# Billing a 99211 with a 36415



## beckyruiz (Mar 17, 2008)

Is it okay to bill for a 99211 with a 36415 (lab draw) if patient is only in for a lab draw.  Patient was seen by provider the day before and is in today for a lab draw only.  Can a 99211 also be billed?

Thank you.


----------



## efrohna (Mar 18, 2008)

If the patient comes in just for a lab draw & sees only a lab technician, or phlebotomist you should not bill a 99211.  Only the labs & venipuncture should be billed alone.

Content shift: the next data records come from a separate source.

==> src/rtl/curve_const_loader_if.sv <==
// curve_const_loader_if: word-serial write channel
// for the curve constant bank.
interface curve_const_loader_if #(
  parameter int WORD_W = 32
) ();
  logic              wr_valid;
  logic              wr_ready;
  logic [1:0]        wr_sel;
  logic [WORD_W-1:0] wr_data;
  logic              wr_last;

  modport master (
    output wr_valid,
    output wr_sel,
    output wr_data,
    output wr_last,
    input  wr_ready
  );

  modport slave (
    input  wr_valid,
    input  wr_sel,
    input  wr_data,
    input  wr_last,
    output wr_ready
  );
endinterface
--- config.mk ---
export PLATFORM = sky130hd
export DESIGN_NAME = riscv_fetch
export DESIGN_NICKNAME = d
export VERILOG_FILES = /design/src/rtl/riscv_fetch.sv
export SDC_FILE = /design/constraint.sdc
export NUM_CORES = 1
export LEC_CHECK = 0
export ABC_CLOCK_PERIOD_IN_PS = 8800
export BUFFER_PORTS_ARGS = -buffer_cell sky130_fd_sc_hd__buf_2
export CELL_PAD_IN_SITES_DETAIL_PLACEMENT = 1
export CELL_PAD_IN_SITES_GLOBAL_PLACEMENT = 1
export CORE_ASPECT_RATIO = 0.5
export CORE_UTILIZATION = 46
export CTS_BUF_LIST = sky130_fd_sc_hd__clkbuf_4 sky130_fd_sc_hd__clkbuf_8 sky130_fd_sc_hd__clkbuf_16
export DETAILED_ROUTE_END_ITERATION = 8
export PLACE_DENSITY = 0.9
export SLEW_MARGIN = 20
export SYNTH_ARGS = -nofsm -noshare
export SYNTH_HDL_FRONTEND = slang
export SYNTH_SLANG_ARGS = --single-unit
--- constraint.sdc ---
create_clock -name clk -period 8.8 [get_ports clk]
set_input_delay 1.76 -clock clk [delete_from_list [all_inputs] [get_ports clk]]
set_output_delay 1.76 -clock clk [all_outputs]
set_load 0.005 [all_outputs]
--- src/rtl/riscv_fetch.sv ---
// Instruction fetch stage: owns the PC, issues credit-limited imem requests and
// buffers returned words with their PCs for the decoder; redirects flush the stream.
module riscv_fetch #(
    parameter logic [31:0] RESET_PC   = 32'h0000_0000,
    parameter int          FIFO_DEPTH = 2
) (
    input  logic        clk,
    input  logic        rst,
    output logic        imem_req_valid,
    output logic [31:0] imem_req_addr,
    input  logic        imem_req_ready,
    input  logic        imem_resp_valid,
    input  logic [31:0] imem_resp_data,
    input  logic        redirect_valid,
    input  logic [31:0] redirect_pc,
    output logic        inst_valid,
    output logic [31:0] inst,
    output logic [31:0] inst_pc,
    input  logic        inst_ready
);
    localparam int CW  = $clog2(FIFO_DEPTH + 1);
    localparam int CW1 = CW + 1;
    localparam int PW  = (FIFO_DEPTH > 1) ? $clog2(FIFO_DEPTH) : 1;
    localparam logic [PW-1:0] LAST_IDX = PW'(FIFO_DEPTH - 1);
    localparam logic [CW:0]   DEPTH_C  = CW1'(FIFO_DEPTH);

    logic [31:0]   pc;
    logic [31:0]   pend_pc   [FIFO_DEPTH];
    logic [PW-1:0] pend_wr;
    logic [PW-1:0] pend_rd;
    logic [31:0]   fifo_pc   [FIFO_DEPTH];
    logic [31:0]   fifo_word [FIFO_DEPTH];
    logic [PW-1:0] fifo_wr;
    logic [PW-1:0] fifo_rd;
    logic [CW-1:0] fifo_count;
    logic [CW-1:0] outstanding;
    logic [CW-1:0] drop;

    logic          pop;
    logic          accept;
    logic          push;
    logic [CW:0]   credits_used;
    logic [CW-1:0] outstanding_next;
    logic          unused_redirect_bits;

    function automatic logic [PW-1:0] next_idx(input logic [PW-1:0] idx);
        return (idx == LAST_IDX) ? '0 : idx + 1'b1;
    endfunction

    // A slot freed by this cycle's pop may be re-issued immediately, so the
    // request valid looks through inst_ready.
    assign pop              = inst_valid & inst_ready;
    assign credits_used     = CW1'(outstanding) + CW1'(fifo_count) - CW1'(pop);
    assign imem_req_valid   = !rst && (credits_used < DEPTH_C);
    assign imem_req_addr    = pc;
    assign accept           = imem_req_valid & imem_req_ready;
    assign push             = imem_resp_valid && (drop == '0) && !redirect_valid;
    assign outstanding_next = outstanding + CW'(accept) - CW'(imem_resp_valid);

    assign inst_valid = (fifo_count != '0);
    assign inst       = fifo_word[fifo_rd];
    assign inst_pc    = fifo_pc[fifo_rd];

    assign unused_redirect_bits = ^redirect_pc[1:0];

    always_ff @(posedge clk) begin
        if (rst) begin
            pc          <= RESET_PC;
            pend_wr     <= '0;
            pend_rd     <= '0;
            fifo_wr     <= '0;
            fifo_rd     <= '0;
            fifo_count  <= '0;
            outstanding <= '0;
            drop        <= '0;
            for (int i = 0; i < FIFO_DEPTH; i++) begin
                pend_pc[i]   <= '0;
                fifo_pc[i]   <= '0;
                fifo_word[i] <= '0;
            end
        end else begin
            outstanding <= outstanding_next;
            if (accept) begin
                pend_pc[pend_wr] <= pc;
                pend_wr          <= next_idx(pend_wr);
            end
            if (imem_resp_valid) begin
                pend_rd <= next_idx(pend_rd);
            end
            if (push) begin
                fifo_pc[fifo_wr]   <= pend_pc[pend_rd];
                fifo_word[fifo_wr] <= imem_resp_data;
                fifo_wr            <= next_idx(fifo_wr);
            end
            // Redirect overrides the normal bookkeeping: everything still in
            // flight after this edge belongs to the old path and is dropped.
            if (redirect_valid) begin
                pc         <= {redirect_pc[31:2], 2'b00};
                fifo_wr    <= '0;
                fifo_rd    <= '0;
                fifo_count <= '0;
                drop       <= outstanding_next;
            end else begin
                if (accept) begin
                    pc <= pc + 32'd4;
                end
                if (pop) begin
                    fifo_rd <= next_idx(fifo_rd);
                end
                fifo_count <= fifo_count + CW'(push) - CW'(pop);
                if (imem_resp_valid && (drop != '0)) begin
                    drop <= drop - 1'b1;
                end
            end
        end
    end

endmodule

==> results of run 1 <==
-- how the worst max path moves through the flow --
| stage | to | slack [ns] | depth (start not counted) | from |
|---|---|---|---|---|
| 6_report | imem_req_valid | 3.25 | 8 | inst_ready |
| 5_1_grt | imem_req_valid | 3.14 | 8 | inst_ready |
| 4_1_cts | imem_req_valid | 3.24 | 8 | inst_ready |
| 3_5_place_dp | imem_req_valid | 3.23 | 8 | inst_ready |
| 3_3_place_gp | imem_req_valid | 3.29 | 8 | inst_ready |
| 2_1_floorplan | fifo_pc[0][10] | 1.38 | 5 | redirect_valid |
-- metrics by stage --
stage	utilization (%)	power (mW)	worst slack, ns
after global routing	55.6	2.83	3.14
after global placement	52.1	1.75	3.29
final	55.6	2.74	3.25
after floorplan	-	1.60	1.38
after CTS	55.5	2.75	3.24
after detailed placement	52.1	1.78	3.23
-- area by class of cell --
cell class,instances,area (µm²)
fillers,2252,9650
flip-flops and latches,226,6370
multi-input cells,519,3620
repair buffers,175,918
clock buffers,23,558
well taps,300,375
clock inverters,16,168
inverters,18,67.6
-- Yosys cell counts (3+ instances only) --
library cell  instances  area [µm²]
a211o_1               5        43.8
inv_1                17        63.8
and3_1               40         250
ha_1                  8         100
buf_2                 3        15.0
nor2b_1               6        37.5
nor4_1               11        68.8
nand3_1              14        70.1
clkbuf_1             46         173
a21oi_1               5        25.0
o31ai_1               5        37.5
nor3_1               18        90.1
dfxtp_1              42         841
edfxtp_1            184        5530
xor2_1                4        35.0
or3_1                 4        25.0
mux2i_1              30         300
nor2_1               93         349
a211oi_1             12        90.1
nand4_1              10        62.6
or4_1                 5        37.5
a311oi_1              7        61.3
o21ai_0               6        30.0
xnor2_1              15         131
buf_1                 4        15.0
and2_1               94         588
a2111oi_0             3        26.3
o31a_1                4        35.0
and4_1                9        78.8
nand2b_1              4        25.0
buf_4                 4        30.0
mux2_2               63         709
nand2_1              21        78.8
-- state kept, by name (all words and copies together) (netlist names), named ones only --
| name | count |
|---|---|
| fifo_rd | 1 |
| fifo_count | 2 |
| fifo_word | 64 |
| imem_req_addr | 30 |
| drop | 2 |
| pend_pc | 60 |
| fifo_wr | 1 |
| outstanding | 2 |
| pend_wr | 1 |
| fifo_pc | 60 |
| pend_rd | 1 |
-- critical path, stage by stage --
cell and delay, ns:
buf_2 0.09, and2_1 0.19, ha_1 0.28, nand2b_1 0.17, fa_1 0.42, xor2_1 0.45, and3_1 0.30, buf_2 0.14
-- where the power goes --
part	switching (mW)	total, mW	internal [mW]
logic	0.264	0.430	0.166
clock network	0.412	0.963	0.551
registers	0.0727	1.35	1.28
-- logic make-up after synthesis --
family	synth area share, %
buffers and inverters	2.93
muxes	9.86
xor gates and xnor gates	1.62
AOI/OAI and AO/OA	4.23
DFF	62.1
other	0.0366
and+or+nand+nor	18.0
adders and majority gates	1.17
-- metal layers --
metal | part of all wire [%] | global-route usage (%) | wire [µm] | vias to the layer above
met3 | 5.4 | 3.50 | 1510 | 50
met2 | 50 | 42.4 | 13900 | 246
met4 | 2.2 | 6.22 | 607 | 0
met5 | 0 | 0 | 0 | -
met1 | 42 | 31.6 | 11700 | 3611
li1 | - | - | - | 3268
==> flow_summary_export.csv, run 1 <==
group,metric,value,unit
cells_and_area,syn_to_final_growth,17.9,%
global_route,grt_pass1_wl,42400,µm
placement,placed_cells,1237,
clock_network,clk_pin_slew_worst_paths,0.06,ns
min_path,min_from,"fifo_rd",
worst_setup_path,start_kind,"primary input",
cells_and_area,final_cell_mix,"edfxtp_1, buf_2, and2_1",
floorplan,ios,168,
routing,drt_wl_total,27700,µm
sta,slew_viol_final,0,
power,leakage,4.86,nW
routing,drtPass1Iterations,5,
floorplan,core_area,21700,µm²
sta,period_needed,5.55,ns
placement,gp_congestion,0.826,
cells_and_area,fin_cells,1277,
cells_and_area,final_common_cell,"edfxtp_1",
cells_and_area,drive_above_1_share,29.1,%
cells_and_area,diodes,0,
sta,whs,0.543,ns
sta,max_freq,180,MHz
synthesis,async_reset_ff_share,0,%
routing,first_iter_violations,547,
cells_and_area,nets,1041,
routing,ant_nets,0,
min_path,hold_path.class,"reg2reg",
clock_network,numCtsBuffers,22,
sta,grt_setup_unrepaired,"no",
global_route,grt_usage,24.2,%
placement,io_buffers,161,
synthesis,synth_edf_count,184,
clock_network,hold_buffers,0,
cells_and_area,stdcell_area,12100,µm²
min_path,hold_depth,2,
floorplan,die_h,108,µm
synthesis,ys_warn_count,0,
clock_network,cts_tree,"done",
sta,worst_slew_pin_slew,0.864,ns
sta,period_share,63.1,%
synthesis,synth_seq_area_share,62.1,%
synthesis,synth_cell_types,50,
clock_network,clk_latency,0.53,ns
clock_network,cts.sinks,226,
clock_network,clock-root-buffer,"clkbuf_16",
sta,finalHoldViolCount,0,
min_path,worstHoldEndpoint,"fifo_rd",
floorplan,die_w,213,µm
worst_setup_path,path_class,"in2out",
clock_network,cts_resized,0,
routing,viasPerCell,5.62,
global_route,antenna_found_initial,0,
sta,relSlewSlack,42.4,%
worst_setup_path,rr_endpoint,"drop[1]",
floorplan,die_area,22900,µm²
global_route,grt_pass1_vias,7462,
worst_setup_path,path_max_fanout,7,
floorplan,rows,38,
sta,skew,0.0411,ns
placement,hpwlAfterDp,17300,µm
clock_network,cts_setup_buffers,0,
synthesis,ys_seq_elements,226,
worst_setup_path,rr_worst_depth,15,
synthesis,synthFlopType,"edfxtp_1",
routing,routed-via-count,7175,
placement,dpl_cell_area,11300,µm²
outcome,status,"complete, no violations",
power,max-vdd-ir-drop,0.101,mV
worst_setup_path,r2r_start,"fifo_count[0]",
worst_setup_path,cp-end-kind,"output port",
worst_setup_path,critPathRequiredTime,7.04,ns
worst_setup_path,cp.arrival,3.79,ns
floorplan,initial_core_util,47.1,%
routing,drc_errors,0,
worst_setup_path,r2r_setup_slack,4.61,ns
run,cap_violations,0,
synthesis,avgSynthCellArea,12.5,µm²
synthesis,synthCells,817,
routing,routedWlPerCell,21.7,µm
sta,final-setup-viol-count,0,
synthesis,synth_area,10200,µm²
power,p_per_area,227,nW/µm²
clock_network,cts_buffer_depth,3,
global_route,grt_max_degree,63,
global_route,overflow,0,
sta,setup-tns-final,0,ns
clock_network,htreeDepth,1,
Note: power is estimated with default switching activity, not from simulation.
==> src/rtl/branch_predictor.sv <==
// rtl/branch_predictor.sv - direct-mapped BTB with 2-bit counters; BRANCH_PREDICTOR_STATS_EN adds update/mispredict counters
module branch_predictor #(
    parameter int INDEX_BITS = 4
) (
    input  logic               clk,
    input  logic               rst,
    branch_predictor_if.slave  bp
`ifdef BRANCH_PREDICTOR_STATS_EN
    ,
    output logic [31:0]        stat_updates,
    output logic [31:0]        stat_mispredicts
`endif
);
    localparam int ENTRIES = 2 ** INDEX_BITS;
    localparam int TAG_W   = 32 - INDEX_BITS - 2;

    logic [ENTRIES-1:0] valid_q, valid_d;
    logic [TAG_W-1:0]   tag_q    [ENTRIES];
    logic [TAG_W-1:0]   tag_d    [ENTRIES];
    logic [29:0]        target_q [ENTRIES];
    logic [29:0]        target_d [ENTRIES];
    logic [1:0]         ctr_q    [ENTRIES];
    logic [1:0]         ctr_d    [ENTRIES];

    logic [INDEX_BITS-1:0] lk_idx, up_idx;
    logic [TAG_W-1:0]      lk_tag, up_tag;
    logic                  lk_hit, up_hit;

    function automatic logic [1:0] sat_inc(input logic [1:0] c);
        return (c == 2'b11) ? 2'b11 : c + 2'b01;
    endfunction

    function automatic logic [1:0] sat_dec(input logic [1:0] c);
        return (c == 2'b00) ? 2'b00 : c - 2'b01;
    endfunction

    assign lk_idx = bp.lookup_pc[INDEX_BITS+1:2];
    assign lk_tag = bp.lookup_pc[31:INDEX_BITS+2];
    assign up_idx = bp.update_pc[INDEX_BITS+1:2];
    assign up_tag = bp.update_pc[31:INDEX_BITS+2];

    // Lookup reads registered state only, so a same-cycle update is not visible.
    assign lk_hit = valid_q[lk_idx] && (tag_q[lk_idx] == lk_tag);
    assign up_hit = valid_q[up_idx] && (tag_q[up_idx] == up_tag);

    assign bp.predict_taken  = lk_hit && ctr_q[lk_idx][1];
    assign bp.predict_target = bp.predict_taken ? {target_q[lk_idx], 2'b00}
                                                : bp.lookup_pc + 32'd4;

    always_comb begin
        valid_d  = valid_q;
        tag_d    = tag_q;
        target_d = target_q;
        ctr_d    = ctr_q;
        if (bp.flush_all) begin
            valid_d = '0;
        end else if (bp.update_valid) begin
            if (up_hit) begin
                if (bp.update_taken) begin
                    ctr_d[up_idx]    = sat_inc(ctr_q[up_idx]);
                    target_d[up_idx] = bp.update_target[31:2];
                end else begin
                    ctr_d[up_idx]    = sat_dec(ctr_q[up_idx]);
                end
            end else if (bp.update_taken) begin
                valid_d[up_idx]  = 1'b1;
                tag_d[up_idx]    = up_tag;
                target_d[up_idx] = bp.update_target[31:2];
                ctr_d[up_idx]    = 2'b10;
            end
        end
    end

    always_ff @(posedge clk or posedge rst) begin
        if (rst) begin
            valid_q <= '0;
            for (int i = 0; i < ENTRIES; i++) begin
                ctr_q[i] <= 2'b01;
            end
        end else begin
            valid_q <= valid_d;
            ctr_q   <= ctr_d;
        end
    end

    // Tag and target are don't-care while invalid, so they carry no reset.
    always_ff @(posedge clk) begin
        tag_q    <= tag_d;
        target_q <= target_d;
    end

`ifdef BRANCH_PREDICTOR_STATS_EN
    logic [31:0] upd_cnt_q, upd_cnt_d;
    logic [31:0] mis_cnt_q, mis_cnt_d;
    logic        counted;
    logic        mispredict;
    logic        unused_bits;

    assign counted    = bp.update_valid && !bp.flush_all;
    assign mispredict = (bp.update_predict_taken != bp.update_taken) ||
                        (bp.update_taken && (bp.update_predict_target != bp.update_target));

    always_comb begin
        upd_cnt_d = upd_cnt_q;
        mis_cnt_d = mis_cnt_q;
        if (counted) begin
            upd_cnt_d = upd_cnt_q + 32'd1;
            if (mispredict) begin
                mis_cnt_d = mis_cnt_q + 32'd1;
            end
        end
    end

    always_ff @(posedge clk or posedge rst) begin
        if (rst) begin
            upd_cnt_q <= '0;
            mis_cnt_q <= '0;
        end else begin
            upd_cnt_q <= upd_cnt_d;
            mis_cnt_q <= mis_cnt_d;
        end
    end

    assign stat_updates     = upd_cnt_q;
    assign stat_mispredicts = mis_cnt_q;
    assign unused_bits      = ^bp.update_pc[1:0];
`else
    logic unused_bits;
    assign unused_bits = ^{bp.update_pc[1:0], bp.update_target[1:0],
                           bp.update_predict_taken, bp.update_predict_target};
`endif
endmodule
`src/rtl/hc_sr04_scheduler.sv`:
```
// Round-robin scheduler sharing one hc_sr04 core across N sensors: trigger demux, gated echo mux, timeouts, guard gap.
// Latency: enable to trigger 2 cycles, echo pin to core 3 cycles, busy fall to result 1 cycle; no backpressure, results are strobes.
module hc_sr04_scheduler #(
  parameter int N_SENSORS      = 4,
  parameter int TRIG_CYCLES    = 500,
  parameter int ARM_CYCLES     = 50_000,
  parameter int TIMEOUT_CYCLES = 1_900_000,
  parameter int GUARD_CYCLES   = 3_000_000,
  localparam int CH_W          = (N_SENSORS > 1) ? $clog2(N_SENSORS) : 1
) (
  input  logic                 clock,
  input  logic                 reset,
  input  logic                 enable,
  input  logic [N_SENSORS-1:0] channel_mask,
  output logic [N_SENSORS-1:0] trig_out,
  input  logic [N_SENSORS-1:0] echo_in,
  output logic                 core_trigger,
  output logic                 core_echo,
  input  logic                 core_busy,
  input  logic [31:0]          core_range,
  output logic [31:0]          result_range,
  output logic [CH_W-1:0]      result_channel,
  output logic [1:0]           result_status,
  output logic                 result_valid,
  output logic                 busy
);

  typedef enum logic [2:0] {
    S_IDLE,
    S_SELECT,
    S_TRIG,
    S_ARM,
    S_MEASURE,
    S_FLUSH,
    S_GUARD
  } state_t;

  localparam logic [1:0]  ST_OK       = 2'b00;
  localparam logic [1:0]  ST_NO_START = 2'b01;
  localparam logic [1:0]  ST_TIMEOUT  = 2'b10;

  localparam logic [31:0] TRIG_LOAD    = 32'(TRIG_CYCLES - 1);
  localparam logic [31:0] ARM_LOAD     = 32'(ARM_CYCLES - 1);
  localparam logic [31:0] TIMEOUT_LOAD = 32'(TIMEOUT_CYCLES - 1);
  localparam logic [31:0] GUARD_LOAD   = 32'(GUARD_CYCLES - 1);

  state_t                 state, state_next;
  logic [31:0]            cnt, cnt_next;
  logic [CH_W-1:0]        last_ch, last_next;
  logic [1:0]             err_status, err_status_next;
  logic [N_SENSORS-1:0]   echo_meta, echo_sync;
  logic [N_SENSORS-1:0]   trig_next;
  logic                   gate;
  logic                   strobe, strobe_err;
  logic                   found;
  logic [CH_W-1:0]        pick;
  logic [CH_W:0]          probe;

  // Next participating channel after the last-served one, searching upward with wrap.
  always_comb begin
    found = 1'b0;
    pick  = last_ch;
    probe = '0;
    for (int i = 1; i <= N_SENSORS; i++) begin
      probe = {1'b0, last_ch} + (CH_W+1)'(i);
      if (probe >= (CH_W+1)'(N_SENSORS)) probe = probe - (CH_W+1)'(N_SENSORS);
      if (!found && channel_mask[probe[CH_W-1:0]]) begin
        found = 1'b1;
        pick  = probe[CH_W-1:0];
      end
    end
  end

  always_comb begin
    state_next      = state;
    last_next       = last_ch;
    err_status_next = err_status;
    strobe          = 1'b0;
    strobe_err      = 1'b0;
    case (state)
      S_IDLE:    if (enable && (channel_mask != '0)) state_next = S_SELECT;
      S_SELECT: begin
        if (found) begin
          last_next  = pick;
          state_next = S_TRIG;
        end else begin
          state_next = S_IDLE;
        end
      end
      S_TRIG:    if (cnt == 32'd0) state_next = S_ARM;
      S_ARM: begin
        if (core_busy) begin
          state_next = S_MEASURE;
        end else if (cnt == 32'd0) begin
          err_status_next = ST_NO_START;
          state_next      = S_FLUSH;
        end
      end
      S_MEASURE: begin
        if (!core_busy) begin
          strobe     = 1'b1;
          state_next = S_GUARD;
        end else if (cnt == 32'd0) begin
          err_status_next = ST_TIMEOUT;
          state_next      = S_FLUSH;
        end
      end
      // Echo is gated off here so the core sees a falling edge and ends its measurement.
      S_FLUSH: begin
        if (!core_busy) begin
          strobe     = 1'b1;
          strobe_err = 1'b1;
          state_next = S_GUARD;
        end
      end
      S_GUARD:   if (cnt == 32'd0) state_next = enable ? S_SELECT : S_IDLE;
      default:   state_next = S_IDLE;
    endcase
  end

  always_comb begin
    cnt_next = cnt;
    if (state_next != state) begin
      case (state_next)
        S_TRIG:    cnt_next = TRIG_LOAD;
        S_ARM:     cnt_next = ARM_LOAD;
        S_MEASURE: cnt_next = TIMEOUT_LOAD;
        S_GUARD:   cnt_next = GUARD_LOAD;
        default:   cnt_next = '0;
      endcase
    end else if (cnt != 32'd0) begin
      cnt_next = cnt - 32'd1;
    end
  end

  always_comb begin
    trig_next = '0;
    if (state_next == S_TRIG) trig_next[last_next] = 1'b1;
  end

  assign gate = (state == S_ARM) || (state == S_MEASURE);

  always_ff @(posedge clock) begin
    if (reset) begin
      state      <= S_IDLE;
      cnt        <= '0;
      last_ch    <= CH_W'(N_SENSORS - 1);
      err_status <= ST_OK;
      echo_meta  <= '0;
      echo_sync  <= '0;
    end else begin
      state      <= state_next;
      cnt        <= cnt_next;
      last_ch    <= last_next;
      err_status <= err_status_next;
      echo_meta  <= echo_in;
      echo_sync  <= echo_meta;
    end
  end

  // Pin-facing outputs are registered from the next state so they line up with the state register.
  always_ff @(posedge clock) begin
    if (reset) begin
      trig_out       <= '0;
      core_trigger   <= 1'b0;
      core_echo      <= 1'b0;
      busy           <= 1'b0;
      result_valid   <= 1'b0;
      result_range   <= '0;
      result_channel <= '0;
      result_status  <= ST_OK;
    end else begin
      trig_out     <= trig_next;
      core_trigger <= (state_next == S_TRIG);
      core_echo    <= echo_sync[last_ch] & gate;
      busy         <= (state_next != S_IDLE);
      result_valid <= strobe;
      if (strobe) begin
        result_range   <= strobe_err ? 32'hFFFF_FFFF : core_range;
        result_channel <= last_ch;
        result_status  <= strobe_err ? err_status : ST_OK;
      end
    end
  end

endmodule
```
`config.mk`:
```
export PLATFORM = sky130hd
export DESIGN_NAME = hc_sr04_scheduler
export DESIGN_NICKNAME = d
export VERILOG_FILES = /design/src/rtl/hc_sr04_scheduler.sv
export SDC_FILE = /design/constraint.sdc
export NUM_CORES = 1
export LEC_CHECK = 0
export BUFFER_PORTS_ARGS = -buffer_cell sky130_fd_sc_hd__buf_2
export CELL_PAD_IN_SITES_DETAIL_PLACEMENT = 0
export CELL_PAD_IN_SITES_GLOBAL_PLACEMENT = 2
export CORE_AREA = 2 2 112 114
export CTS_CLUSTER_DIAMETER = 120
export DETAILED_ROUTE_END_ITERATION = 16
export DIE_AREA = 0 0 114 116
export GPL_ROUTABILITY_DRIVEN = 0
export PLACE_DENSITY = 0.82
export SKIP_LAST_GASP = 1
export SYNTH_ARGS = -nofsm -noshare
export SYNTH_HDL_FRONTEND = slang
export SYNTH_SLANG_ARGS = --single-unit
```
`constraint.sdc`:
```
create_clock -name clock -period 6.9 [get_ports clock]
set_clock_uncertainty 0.15 [all_clocks]
set_input_delay 1.38 -clock clock [delete_from_list [all_inputs] [get_ports clock]]
set_output_delay 1.38 -clock clock [all_outputs]
set_load 0.05 [all_outputs]
```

However, a 99211 may be reported with certain lab visits/checks *IF* the visit is medically necessary and *medical decision making *is involved and the documentation supports the visit.

99211 is an incident to service indicating that the visit is based on an established physician treatment plan. 

Hope this helps.
E. Frohna


----------



## carafry (Mar 19, 2008)

*99213 & 36415*

If it is only a blood draw, you cannot bill the 99211 in addition.  Professional services provided by the clinical staff are figured into the draw fee.  If something medically necessary were done in addition to the blood draw (such as a blood pressure check or weight monitoring), a separate visit code would be justified.


----------



## relong (Mar 20, 2008)

For labs only the draw and the lab are billed out, not a 99211.


----------



## member7 (Mar 20, 2008)

I agree with carafry and relong.  99211 is a controversial E/M code that is frequently subjected to external monitoring.  Don't leave yourself open to an audit over 99211.


----------